(Collected data entries)
*** Begin section ***

**config.mk**
```make
export PLATFORM = sky130hd
export DESIGN_NAME = pc_redirect_ctrl
export DESIGN_NICKNAME = d
export VERILOG_FILES = /design/src/rtl/pc_redirect_ctrl.sv
export SDC_FILE = /design/constraint.sdc
export NUM_CORES = 1
export LEC_CHECK = 0
export BUFFER_PORTS_ARGS = -buffer_cell sky130_fd_sc_hd__buf_2
export CORE_AREA = 2 2 58 60
export DETAILED_ROUTE_END_ITERATION = 16
export DIE_AREA = 0 0 60 62
export PLACE_DENSITY_LB_ADDON = 0.12
export SKIP_CTS_REPAIR_TIMING = 1
export SYNTH_ARGS = -nofsm -noshare
export SYNTH_HDL_FRONTEND = slang
export SYNTH_SLANG_ARGS = --single-unit
```
**constraint.sdc**
```tcl
create_clock -name clk_i -period 2 [get_ports clk_i]
set_input_delay 0.2 -clock clk_i [delete_from_list [all_inputs] [get_ports clk_i]]
set_output_delay 0.2 -clock clk_i [all_outputs]
set_load 0.1 [all_outputs]
```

*** End section ***

Exercise requirements:
Type out each entry above again, exactly.

Output for this task:
**config.mk**
```make
export PLATFORM = sky130hd
export DESIGN_NAME = pc_redirect_ctrl
export DESIGN_NICKNAME = d
export VERILOG_FILES = /design/src/rtl/pc_redirect_ctrl.sv
export SDC_FILE = /design/constraint.sdc
export NUM_CORES = 1
export LEC_CHECK = 0
export BUFFER_PORTS_ARGS = -buffer_cell sky130_fd_sc_hd__buf_2
export CORE_AREA = 2 2 58 60
export DETAILED_ROUTE_END_ITERATION = 16
export DIE_AREA = 0 0 60 62
export PLACE_DENSITY_LB_ADDON = 0.12
export SKIP_CTS_REPAIR_TIMING = 1
export SYNTH_ARGS = -nofsm -noshare
export SYNTH_HDL_FRONTEND = slang
export SYNTH_SLANG_ARGS = --single-unit
```
**constraint.sdc**
```tcl
create_clock -name clk_i -period 2 [get_ports clk_i]
set_input_delay 0.2 -clock clk_i [delete_from_list [all_inputs] [get_ports clk_i]]
set_output_delay 0.2 -clock clk_i [all_outputs]
set_load 0.1 [all_outputs]
```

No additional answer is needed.